Rekanan Depnakertrans Dituntut 4 Tahun Bui

Rekanan Depnakertrans Dituntut 4 Tahun Bui

- detikNews
Selasa, 02 Jun 2009 13:23 WIB
Jakarta - Jaksa menuntut direktur CV Dareta Erry Fuad dihukum penjara 4 tahun. Selain itu, Erry juga dituntut supaya membayar uang denda Rp 200 juta dan uang pengganti Rp 2,7 miliar.

Namun karena telah mengembalikan uang sebesar Rp 77 juta dan Rp 300 juta, jaksa akhirnya hanya menuntut Erry mengembalikan uang sebesar Rp 2,3 miliar.

"Terdakwa terbukti secara bersama-sama telah melakukan tindak pidana korupsi," kata Jaksa Chatarina Girsang saat membacakan tuntutan di Pengadilan Tipikor, Jl HR Rasuna Said, Jaksel, Selasa (2/6/2009).

SCROLL TO CONTINUE WITH CONTENT

Erry, melalui kakak kandungnya Daan Ahmadi dan Puji bersepakat dengan Taswin Zein dan Bachrun Effendi agar CV Dareta dijadikan salah satu pelaksana proyek BLK. Proyek tersebut akan dilaksanakan di Makassar, Samarinda, Serang, Lembang, Semarang, Ternate dan Medan.

Perusahaan Erry akhirnya mendapat proyek tersebut melalui penunjukan langsung.

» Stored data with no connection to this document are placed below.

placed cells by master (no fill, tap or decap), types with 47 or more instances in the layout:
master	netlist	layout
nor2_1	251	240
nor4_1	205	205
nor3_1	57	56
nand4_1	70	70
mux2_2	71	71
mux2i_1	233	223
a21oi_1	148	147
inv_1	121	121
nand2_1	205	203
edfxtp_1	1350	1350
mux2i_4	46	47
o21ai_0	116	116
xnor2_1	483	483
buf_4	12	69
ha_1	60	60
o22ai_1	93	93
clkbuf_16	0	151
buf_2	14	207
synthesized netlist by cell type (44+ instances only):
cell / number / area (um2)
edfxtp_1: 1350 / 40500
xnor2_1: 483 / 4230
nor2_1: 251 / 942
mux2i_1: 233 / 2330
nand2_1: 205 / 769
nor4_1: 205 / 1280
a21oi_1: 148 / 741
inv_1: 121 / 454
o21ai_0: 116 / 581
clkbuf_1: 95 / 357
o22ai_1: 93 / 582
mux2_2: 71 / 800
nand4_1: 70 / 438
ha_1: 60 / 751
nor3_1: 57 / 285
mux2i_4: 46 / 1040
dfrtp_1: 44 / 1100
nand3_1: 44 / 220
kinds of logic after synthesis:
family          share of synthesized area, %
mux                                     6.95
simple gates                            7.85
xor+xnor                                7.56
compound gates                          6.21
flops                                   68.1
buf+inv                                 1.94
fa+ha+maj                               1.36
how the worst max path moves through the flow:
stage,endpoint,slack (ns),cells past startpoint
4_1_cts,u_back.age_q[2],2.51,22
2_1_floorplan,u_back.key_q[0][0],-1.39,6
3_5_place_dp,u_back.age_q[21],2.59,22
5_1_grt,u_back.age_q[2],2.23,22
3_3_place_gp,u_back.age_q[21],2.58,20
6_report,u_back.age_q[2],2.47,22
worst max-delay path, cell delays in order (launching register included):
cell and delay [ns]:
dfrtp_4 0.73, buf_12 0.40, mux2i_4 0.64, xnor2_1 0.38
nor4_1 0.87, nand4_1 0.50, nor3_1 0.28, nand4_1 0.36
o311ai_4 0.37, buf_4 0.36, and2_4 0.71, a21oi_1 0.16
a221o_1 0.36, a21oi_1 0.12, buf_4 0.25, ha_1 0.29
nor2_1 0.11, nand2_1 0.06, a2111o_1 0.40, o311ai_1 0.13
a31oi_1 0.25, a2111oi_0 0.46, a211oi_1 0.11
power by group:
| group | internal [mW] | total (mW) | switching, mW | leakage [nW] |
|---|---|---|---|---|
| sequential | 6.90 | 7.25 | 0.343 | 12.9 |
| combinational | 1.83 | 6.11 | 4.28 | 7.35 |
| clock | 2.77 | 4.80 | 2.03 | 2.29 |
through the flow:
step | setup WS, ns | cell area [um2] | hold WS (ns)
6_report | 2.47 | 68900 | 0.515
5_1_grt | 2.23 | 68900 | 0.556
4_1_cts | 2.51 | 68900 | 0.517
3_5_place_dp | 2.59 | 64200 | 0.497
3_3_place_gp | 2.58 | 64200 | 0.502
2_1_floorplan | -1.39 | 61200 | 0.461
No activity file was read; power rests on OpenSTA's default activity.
File: src/sv/ossc_pkg.sv
package ossc_pkg;

  // Position and arithmetic widths
  localparam int POS_W   = 24;
  localparam int DIFF_W  = POS_W + 1;
  localparam int TH_W    = 13;
  localparam int OFS_W   = 14;
  localparam int STEP_W  = 8;
  localparam int RAD_W   = 11;
  localparam int HOLD_W  = 8;
  localparam int FLAG_W  = 4;
  localparam int CNT_W   = 7;
  localparam int PHASE_W = 3;

  // Configuration port
  localparam int CFG_AW  = 5;
  localparam int CFG_DW  = 32;
  localparam int IDX_W   = 3;

  // Register limits and reset values
  localparam int TH_MIN   = 1500;
  localparam int TH_MAX   = 5000;
  localparam int TH_RST   = 3000;
  localparam int OFS_MIN  = -5000;
  localparam int OFS_MAX  = 5000;
  localparam int OFSX_RST = 3000;
  localparam int OFSY_RST = 0;
  localparam int STEP_MIN = 25;
  localparam int STEP_MAX = 150;
  localparam int STEP_RST = 75;
  localparam int RAD_MIN  = 300;
  localparam int RAD_MAX  = 2000;
  localparam int RAD_RST  = 800;
  localparam int HOLD_MIN = 10;
  localparam int HOLD_MAX = 200;
  localparam int HOLD_RST = 40;
  localparam int FLAG_RST = 12;

  // Sequencer constants
  localparam int CNT_SAT   = 81;
  localparam int OFF_AFTER = 40;
  localparam int ARM_AFTER = 80;
  localparam int CMD_Z_RST = -3000;

  // Mode flag bit positions
  localparam int FLAG_AUTO_OFF = 0;
  localparam int FLAG_AUTO_ARM = 1;
  localparam int FLAG_REQ_OFF  = 2;
  localparam int FLAG_REQ_ARM  = 3;

  typedef enum logic [IDX_W-1:0] {
    REG_TARGET_HEIGHT = 3'd0,
    REG_OUT_OFFSET_X  = 3'd1,
    REG_OUT_OFFSET_Y  = 3'd2,
    REG_XY_STEP       = 3'd3,
    REG_Z_STEP        = 3'd4,
    REG_REACH_RADIUS  = 3'd5,
    REG_HOLD_TICKS    = 3'd6,
    REG_MODE_FLAGS    = 3'd7
  } reg_idx_t;

  typedef enum logic [PHASE_W-1:0] {
    PH_WAIT      = 3'd0,
    PH_GO_OUT    = 3'd1,
    PH_HOLD_OUT  = 3'd2,
    PH_RETURN    = 3'd3,
    PH_HOLD_HOME = 3'd4,
    PH_DONE      = 3'd5
  } phase_t;

  typedef struct packed {
    logic [TH_W-1:0]         target_height;
    logic signed [OFS_W-1:0] out_offset_x;
    logic signed [OFS_W-1:0] out_offset_y;
    logic [STEP_W-1:0]       xy_step;
    logic [STEP_W-1:0]       z_step;
    logic [RAD_W-1:0]        reach_radius;
    logic [HOLD_W-1:0]       hold_ticks;
    logic [FLAG_W-1:0]       mode_flags;
  } cfg_t;

  typedef struct packed {
    logic signed [POS_W-1:0] pos_x;
    logic signed [POS_W-1:0] pos_y;
    logic signed [POS_W-1:0] pos_z;
    logic                    position_healthy;
    logic                    status_known;
    logic                    in_offboard;
    logic                    is_armed;
  } in_item_t;

  typedef struct packed {
    logic signed [POS_W-1:0] setpoint_x;
    logic signed [POS_W-1:0] setpoint_y;
    logic signed [POS_W-1:0] setpoint_z;
    logic                    setpoint_valid;
    logic                    request_offboard;
    logic                    request_arm;
    logic [PHASE_W-1:0]      mission_phase;
  } out_item_t;

endpackage

File: src/sv/out_and_back_setpoint_sequencer_core.sv
// Flow: an accepted request waits in the input register, then passes through
//   the sequencer logic into the result register, where it waits to be taken.
// Throughput: one request per cycle unless out_stall holds the result, limited
//   by the single sequencer pass between the input and result registers.
// Reset (rst_n low, synchronous): both registers empty, sequencer in wait with
//   home unlatched, configuration registers back to their reset values.
module out_and_back_setpoint_sequencer_core
  import ossc_pkg::*;
(
  input  logic                    clk,
  input  logic                    rst_n,

  // Input request channel
  input  logic                    in_valid,
  output logic                    in_stall,
  input  logic signed [POS_W-1:0] in_pos_x,
  input  logic signed [POS_W-1:0] in_pos_y,
  input  logic signed [POS_W-1:0] in_pos_z,
  input  logic                    in_position_healthy,
  input  logic                    in_status_known,
  input  logic                    in_in_offboard,
  input  logic                    in_is_armed,

  // Result channel
  output logic                    out_valid,
  input  logic                    out_stall,
  output logic signed [POS_W-1:0] out_setpoint_x,
  output logic signed [POS_W-1:0] out_setpoint_y,
  output logic signed [POS_W-1:0] out_setpoint_z,
  output logic                    out_setpoint_valid,
  output logic                    out_request_offboard,
  output logic                    out_request_arm,
  output logic [PHASE_W-1:0]      out_mission_phase,

  // Configuration port
  input  logic                    cfg_psel,
  input  logic                    cfg_penable,
  input  logic                    cfg_pwrite,
  input  logic [CFG_AW-1:0]       cfg_paddr,
  input  logic [CFG_DW-1:0]       cfg_pwdata,
  output logic [CFG_DW-1:0]       cfg_prdata,
  output logic                    cfg_pready
);

  cfg_t      cfg;
  in_item_t  in_item_r;
  logic      in_vld_r, in_vld_nxt;
  out_item_t res;
  out_item_t out_item_r;
  logic      out_vld_r, out_vld_nxt;
  logic      accept, advance;

  // Register bank with write saturation
  ossc_cfg u_cfg (
    .clk         (clk),
    .rst_n       (rst_n),
    .cfg_psel    (cfg_psel),
    .cfg_penable (cfg_penable),
    .cfg_pwrite  (cfg_pwrite),
    .cfg_paddr   (cfg_paddr),
    .cfg_pwdata  (cfg_pwdata),
    .cfg_prdata  (cfg_prdata),
    .cfg_pready  (cfg_pready),
    .cfg         (cfg)
  );

  // The input register moves into the sequencer whenever the result register
  // is empty or is being drained this cycle. Stall the input side only when
  // both registers are full and the result is itself stalled, so a new
  // request still lands while a finished result waits to be taken.
  assign advance  = in_vld_r && (!out_vld_r || !out_stall);
  assign in_stall = in_vld_r && out_vld_r && out_stall;
  assign accept   = in_valid && !in_stall;

  always_comb begin
    in_vld_nxt = in_vld_r;
    if (accept) in_vld_nxt = 1'b1;
    else if (advance) in_vld_nxt = 1'b0;
  end

  // Result stays while stalled; a new one loads as the input register advances
  assign out_vld_nxt = advance || (out_vld_r && out_stall);

  always_ff @(posedge clk) begin
    if (!rst_n) begin
      in_vld_r  <= 1'b0;
      out_vld_r <= 1'b0;
    end else begin
      in_vld_r  <= in_vld_nxt;
      out_vld_r <= out_vld_nxt;
    end
  end

  // Payload registers: no reset, load on handshake
  always_ff @(posedge clk) begin
    if (accept) begin
      in_item_r.pos_x            <= in_pos_x;
      in_item_r.pos_y            <= in_pos_y;
      in_item_r.pos_z            <= in_pos_z;
      in_item_r.position_healthy <= in_position_healthy;
      in_item_r.status_known     <= in_status_known;
      in_item_r.in_offboard      <= in_in_offboard;
      in_item_r.is_armed         <= in_is_armed;
    end
    if (advance) begin
      out_item_r <= res;
    end
  end

  // Sequencer state advances exactly once per request that moves on
  ossc_seq u_seq (
    .clk   (clk),
    .rst_n (rst_n),
    .step  (advance),
    .item  (in_item_r),
    .cfg   (cfg),
    .res   (res)
  );

  assign out_valid            = out_vld_r;
  assign out_setpoint_x       = out_item_r.setpoint_x;
  assign out_setpoint_y       = out_item_r.setpoint_y;
  assign out_setpoint_z       = out_item_r.setpoint_z;
  assign out_setpoint_valid   = out_item_r.setpoint_valid;
  assign out_request_offboard = out_item_r.request_offboard;
  assign out_request_arm      = out_item_r.request_arm;
  assign out_mission_phase    = out_item_r.mission_phase;

endmodule

File: src/sv/ossc_cfg.sv
module ossc_cfg
  import ossc_pkg::*;
(
  input  logic              clk,
  input  logic              rst_n,
  input  logic              cfg_psel,
  input  logic              cfg_penable,
  input  logic              cfg_pwrite,
  input  logic [CFG_AW-1:0] cfg_paddr,
  input  logic [CFG_DW-1:0] cfg_pwdata,
  output logic [CFG_DW-1:0] cfg_prdata,
  output logic              cfg_pready,
  output cfg_t              cfg
);

  cfg_t     cfg_r;
  cfg_t     cfg_nxt;
  logic     wr_en;
  reg_idx_t idx;

  function automatic logic [15:0] clamp_u(input logic [15:0] v, input int lo, input int hi);
    logic [15:0] res;
    res = v;
    if (v < 16'(lo)) res = 16'(lo);
    else if (v > 16'(hi)) res = 16'(hi);
    return res;
  endfunction

  function automatic logic signed [OFS_W-1:0] clamp_ofs(input logic signed [OFS_W-1:0] v);
    logic signed [OFS_W-1:0] res;
    res = v;
    if (v < $signed(OFS_W'(OFS_MIN))) res = $signed(OFS_W'(OFS_MIN));
    else if (v > $signed(OFS_W'(OFS_MAX))) res = $signed(OFS_W'(OFS_MAX));
    return res;
  endfunction

  assign cfg_pready = 1'b1;
  assign wr_en      = cfg_psel && cfg_penable && cfg_pwrite;
  assign idx        = reg_idx_t'(cfg_paddr[IDX_W+1:2]);

  // Saturate each write to its register's range; mode flags are written as given
  always_comb begin
    cfg_nxt = cfg_r;
    if (wr_en) begin
      case (idx)
        REG_TARGET_HEIGHT: cfg_nxt.target_height =
          TH_W'(clamp_u(16'(cfg_pwdata[TH_W-1:0]), TH_MIN, TH_MAX));
        REG_OUT_OFFSET_X:  cfg_nxt.out_offset_x = clamp_ofs($signed(cfg_pwdata[OFS_W-1:0]));
        REG_OUT_OFFSET_Y:  cfg_nxt.out_offset_y = clamp_ofs($signed(cfg_pwdata[OFS_W-1:0]));
        REG_XY_STEP:       cfg_nxt.xy_step =
          STEP_W'(clamp_u(16'(cfg_pwdata[STEP_W-1:0]), STEP_MIN, STEP_MAX));
        REG_Z_STEP:        cfg_nxt.z_step =
          STEP_W'(clamp_u(16'(cfg_pwdata[STEP_W-1:0]), STEP_MIN, STEP_MAX));
        REG_REACH_RADIUS:  cfg_nxt.reach_radius =
          RAD_W'(clamp_u(16'(cfg_pwdata[RAD_W-1:0]), RAD_MIN, RAD_MAX));
        REG_HOLD_TICKS:    cfg_nxt.hold_ticks =
          HOLD_W'(clamp_u(16'(cfg_pwdata[HOLD_W-1:0]), HOLD_MIN, HOLD_MAX));
        REG_MODE_FLAGS:    cfg_nxt.mode_flags = cfg_pwdata[FLAG_W-1:0];
        default: ;
      endcase
    end
  end

  always_ff @(posedge clk) begin
    if (!rst_n) begin
      cfg_r.target_height <= TH_W'(TH_RST);
      cfg_r.out_offset_x  <= $signed(OFS_W'(OFSX_RST));
      cfg_r.out_offset_y  <= $signed(OFS_W'(OFSY_RST));
      cfg_r.xy_step       <= STEP_W'(STEP_RST);
      cfg_r.z_step        <= STEP_W'(STEP_RST);
      cfg_r.reach_radius  <= RAD_W'(RAD_RST);
      cfg_r.hold_ticks    <= HOLD_W'(HOLD_RST);
      cfg_r.mode_flags    <= FLAG_W'(FLAG_RST);
    end else begin
      cfg_r <= cfg_nxt;
    end
  end

  always_comb begin
    case (idx)
      REG_TARGET_HEIGHT: cfg_prdata = CFG_DW'(cfg_r.target_height);
      REG_OUT_OFFSET_X:  cfg_prdata = CFG_DW'($signed(cfg_r.out_offset_x));
      REG_OUT_OFFSET_Y:  cfg_prdata = CFG_DW'($signed(cfg_r.out_offset_y));
      REG_XY_STEP:       cfg_prdata = CFG_DW'(cfg_r.xy_step);
      REG_Z_STEP:        cfg_prdata = CFG_DW'(cfg_r.z_step);
      REG_REACH_RADIUS:  cfg_prdata = CFG_DW'(cfg_r.reach_radius);
      REG_HOLD_TICKS:    cfg_prdata = CFG_DW'(cfg_r.hold_ticks);
      REG_MODE_FLAGS:    cfg_prdata = CFG_DW'(cfg_r.mode_flags);
      default:           cfg_prdata = '0;
    endcase
  end

  assign cfg = cfg_r;

endmodule

File: src/sv/ossc_reach.sv
module ossc_reach
  import ossc_pkg::*;
(
  input  logic signed [POS_W-1:0] px,
  input  logic signed [POS_W-1:0] py,
  input  logic signed [POS_W-1:0] pz,
  input  logic signed [POS_W-1:0] tx,
  input  logic signed [POS_W-1:0] ty,
  input  logic signed [POS_W-1:0] tz,
  input  logic [RAD_W-1:0]        radius,
  output logic                    reached
);

  localparam int SQ_W  = RAD_W + 1;
  localparam int PR_W  = 2 * SQ_W;
  localparam int MAG_W = 2 * RAD_W;
  localparam int SUM_W = MAG_W + 2;

  logic signed [DIFF_W-1:0] dx, dy, dz, rs;
  logic                     in_box;
  logic signed [SQ_W-1:0]   dx_n, dy_n, dz_n;
  logic signed [PR_W-1:0]   sq_x, sq_y, sq_z;
  logic [SUM_W-1:0]         sum;
  logic [MAG_W-1:0]         r2;

  assign dx = DIFF_W'(px) - DIFF_W'(tx);
  assign dy = DIFF_W'(py) - DIFF_W'(ty);
  assign dz = DIFF_W'(pz) - DIFF_W'(tz);
  assign rs = $signed({{(DIFF_W-RAD_W){1'b0}}, radius});

  // Box test first; inside it every difference fits the narrow squarers
  assign in_box = (dx <= rs) && (dx >= -rs) && (dy <= rs) && (dy >= -rs) &&
                  (dz <= rs) && (dz >= -rs);

  assign dx_n = dx[SQ_W-1:0];
  assign dy_n = dy[SQ_W-1:0];
  assign dz_n = dz[SQ_W-1:0];

  assign sq_x = dx_n * dx_n;
  assign sq_y = dy_n * dy_n;
  assign sq_z = dz_n * dz_n;

  assign sum = SUM_W'(sq_x[MAG_W-1:0]) + SUM_W'(sq_y[MAG_W-1:0]) + SUM_W'(sq_z[MAG_W-1:0]);
  assign r2  = MAG_W'(radius) * MAG_W'(radius);

  assign reached = in_box && (sum <= SUM_W'(r2));

endmodule

File: src/sv/ossc_seq.sv
module ossc_seq
  import ossc_pkg::*;
(
  input  logic      clk,
  input  logic      rst_n,
  input  logic      step,
  input  in_item_t  item,
  input  cfg_t      cfg,
  output out_item_t res
);

  phase_t                  phase_r, phase_nxt;
  logic signed [POS_W-1:0] home_x_r, home_y_r, out_x_r, out_y_r;
  logic signed [POS_W-1:0] cmd_x_r, cmd_y_r, cmd_z_r;
  logic signed [POS_W-1:0] cmd_x_nxt, cmd_y_nxt, cmd_z_nxt;
  logic                    home_latched_r, offboard_sent_r, arm_sent_r, hold_active_r;
  logic                    hold_active_nxt;
  logic [CNT_W-1:0]        cnt_r, cnt_nxt;
  logic [HOLD_W-1:0]       hold_count_r, hold_count_nxt, hold_inc;

  logic                    healthy, latch, ready, hold_done, reached, at_out;
  logic                    req_off, req_arm, off_sent_now;
  logic signed [POS_W-1:0] tz, home_x_l, home_y_l, out_x_l, out_y_l;
  logic signed [POS_W-1:0] cmd_x_l, cmd_y_l, cmd_z_l, goal_x, goal_y;
  logic signed [POS_W-1:0] stp_x, stp_y, stp_z;

  function automatic logic signed [POS_W-1:0] step_toward(
    input logic signed [POS_W-1:0] cur,
    input logic signed [POS_W-1:0] tgt,
    input logic [STEP_W-1:0]       stp
  );
    logic signed [DIFF_W-1:0] d, s, mv;
    d  = DIFF_W'(tgt) - DIFF_W'(cur);
    s  = $signed({{(DIFF_W-STEP_W){1'b0}}, stp});
    mv = (d > 0) ? DIFF_W'(cur) + s : DIFF_W'(cur) - s;
    if (d <= s && d >= -s) return tgt;
    return mv[POS_W-1:0];
  endfunction

  function automatic logic signed [POS_W-1:0] sat_add(
    input logic signed [POS_W-1:0] pos,
    input logic signed [OFS_W-1:0] ofs
  );
    logic signed [DIFF_W-1:0] s;
    s = DIFF_W'(pos) + DIFF_W'(ofs);
    if (s[DIFF_W-1] != s[DIFF_W-2])
      return s[DIFF_W-1] ? $signed({1'b1, {(POS_W-1){1'b0}}})
                         : $signed({1'b0, {(POS_W-1){1'b1}}});
    return s[POS_W-1:0];
  endfunction

  assign healthy  = item.position_healthy;
  assign latch    = healthy && !home_latched_r;
  assign tz       = -$signed({{(POS_W-TH_W){1'b0}}, cfg.target_height});

  // Home and out point as seen after this tick's latch
  assign home_x_l = latch ? item.pos_x : home_x_r;
  assign home_y_l = latch ? item.pos_y : home_y_r;
  assign out_x_l  = latch ? sat_add(item.pos_x, cfg.out_offset_x) : out_x_r;
  assign out_y_l  = latch ? sat_add(item.pos_y, cfg.out_offset_y) : out_y_r;
  assign cmd_x_l  = latch ? item.pos_x : cmd_x_r;
  assign cmd_y_l  = latch ? item.pos_y : cmd_y_r;
  assign cmd_z_l  = latch ? tz : cmd_z_r;

  assign hold_inc = (hold_active_r && hold_count_r != '1) ? hold_count_r + 1'b1 : hold_count_r;

  assign cnt_nxt      = (healthy && cnt_r < CNT_W'(CNT_SAT)) ? cnt_r + 1'b1 : cnt_r;
  assign req_off      = healthy && cfg.mode_flags[FLAG_AUTO_OFF] && !offboard_sent_r &&
                        (cnt_nxt > CNT_W'(OFF_AFTER));
  assign off_sent_now = offboard_sent_r || req_off;
  assign req_arm      = healthy && cfg.mode_flags[FLAG_AUTO_ARM] && off_sent_now &&
                        !arm_sent_r && (cnt_nxt > CNT_W'(ARM_AFTER));

  assign ready = healthy && item.status_known &&
                 (!cfg.mode_flags[FLAG_REQ_OFF] || item.in_offboard) &&
                 (!cfg.mode_flags[FLAG_REQ_ARM] || item.is_armed);

  assign at_out    = (phase_r == PH_GO_OUT) || (phase_r == PH_HOLD_OUT);
  assign goal_x    = at_out ? out_x_l : home_x_l;
  assign goal_y    = at_out ? out_y_l : home_y_l;
  assign hold_done = hold_active_r && (hold_inc >= cfg.hold_ticks);

  assign stp_x = step_toward(cmd_x_l, goal_x, cfg.xy_step);
  assign stp_y = step_toward(cmd_y_l, goal_y, cfg.xy_step);
  assign stp_z = step_toward(cmd_z_l, tz, cfg.z_step);

  ossc_reach u_reach (
    .px      (item.pos_x),
    .py      (item.pos_y),
    .pz      (item.pos_z),
    .tx      (goal_x),
    .ty      (goal_y),
    .tz      (tz),
    .radius  (cfg.reach_radius),
    .reached (reached)
  );

  // Next phase
  always_comb begin
    phase_nxt = phase_r;
    if (ready) begin
      case (phase_r)
        PH_WAIT:      phase_nxt = PH_GO_OUT;
        PH_GO_OUT:    if (reached) phase_nxt = PH_HOLD_OUT;
        PH_HOLD_OUT:  if (hold_done) phase_nxt = PH_RETURN;
        PH_RETURN:    if (reached) phase_nxt = PH_HOLD_HOME;
        PH_HOLD_HOME: if (hold_done) phase_nxt = PH_DONE;
        default:      phase_nxt = PH_DONE;
      endcase
    end
  end

  // Setpoint and hold bookkeeping per phase
  always_comb begin
    cmd_x_nxt       = cmd_x_l;
    cmd_y_nxt       = cmd_y_l;
    cmd_z_nxt       = cmd_z_l;
    hold_active_nxt = hold_active_r;
    hold_count_nxt  = hold_inc;
    if (ready) begin
      case (phase_r)
        PH_WAIT: ;
        PH_GO_OUT, PH_RETURN: begin
          if (reached) begin
            cmd_x_nxt       = goal_x;
            cmd_y_nxt       = goal_y;
            cmd_z_nxt       = tz;
            hold_count_nxt  = '0;
            hold_active_nxt = 1'b1;
          end else begin
            cmd_x_nxt = stp_x;
            cmd_y_nxt = stp_y;
            cmd_z_nxt = stp_z;
          end
        end
        default: begin
          cmd_x_nxt = goal_x;
          cmd_y_nxt = goal_y;
          cmd_z_nxt = tz;
          if (hold_done) hold_active_nxt = 1'b0;
        end
      endcase
    end
  end

  always_ff @(posedge clk) begin
    if (!rst_n) begin
      phase_r         <= PH_WAIT;
      home_x_r        <= '0;
      home_y_r        <= '0;
      out_x_r         <= '0;
      out_y_r         <= '0;
      cmd_x_r         <= '0;
      cmd_y_r         <= '0;
      cmd_z_r         <= $signed(POS_W'(CMD_Z_RST));
      home_latched_r  <= 1'b0;
      cnt_r           <= '0;
      offboard_sent_r <= 1'b0;
      arm_sent_r      <= 1'b0;
      hold_count_r    <= '0;
      hold_active_r   <= 1'b0;
    end else if (step) begin
      phase_r         <= phase_nxt;
      home_x_r        <= home_x_l;
      home_y_r        <= home_y_l;
      out_x_r         <= out_x_l;
      out_y_r         <= out_y_l;
      cmd_x_r         <= cmd_x_nxt;
      cmd_y_r         <= cmd_y_nxt;
      cmd_z_r         <= cmd_z_nxt;
      home_latched_r  <= home_latched_r || healthy;
      cnt_r           <= cnt_nxt;
      offboard_sent_r <= off_sent_now;
      arm_sent_r      <= arm_sent_r || req_arm;
      hold_count_r    <= hold_count_nxt;
      hold_active_r   <= hold_active_nxt;
    end
  end

  assign res.setpoint_x       = cmd_x_nxt;
  assign res.setpoint_y       = cmd_y_nxt;
  assign res.setpoint_z       = cmd_z_nxt;
  assign res.setpoint_valid   = healthy;
  assign res.request_offboard = req_off;
  assign res.request_arm      = req_arm;
  assign res.mission_phase    = phase_nxt;

endmodule

File: config.mk
export PLATFORM = sky130hd
export DESIGN_NAME = out_and_back_setpoint_sequencer_core
export DESIGN_NICKNAME = d
export VERILOG_FILES = /design/src/sv/ossc_pkg.sv /design/src/sv/out_and_back_setpoint_sequencer_core.sv /design/src/sv/ossc_cfg.sv /design/src/sv/ossc_reach.sv /design/src/sv/ossc_seq.sv
export SDC_FILE = /design/constraint.sdc
export NUM_CORES = 2
export LEC_CHECK = 0
export BUFFER_PORTS_ARGS = -buffer_cell sky130_fd_sc_hd__buf_2
export CORE_MARGIN = 5
export CORE_UTILIZATION = 40
export CTS_BUF_LIST = sky130_fd_sc_hd__clkbuf_4
export DETAILED_ROUTE_END_ITERATION = 16
export PLACE_DENSITY_LB_ADDON = 0.3
export SYNTH_ARGS = -nofsm -noshare
export SYNTH_HDL_FRONTEND = slang
export SYNTH_SLANG_ARGS = --single-unit
File: constraint.sdc
create_clock -name clk -period 41.6 [get_ports clk]
set_input_delay 4.16 -clock clk [delete_from_list [all_inputs] [get_ports clk]]
set_output_delay 4.16 -clock clk [all_outputs]
set_load 0.01 [all_outputs]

Proyek ini bernilai Rp 8,9 miliar.

"Ditransfer ke rekening CV Dareta Bank Mandiri Cabang Benhil," ujar jaksa lainnya Muhibuddin.

Kerugian negara dalam proyek ini ditaksir mencapai Rp 2,7 miliar. Sedangkan biaya proyek ini sebesar Rp 6,2 miliar.

Erry dijerat dengan pasal 2 ayat 1 UU No 31/1999 yang telah diubah menjadi UU No 20/2001 tentang Pemberantasan Tindak Pidana Korupsi.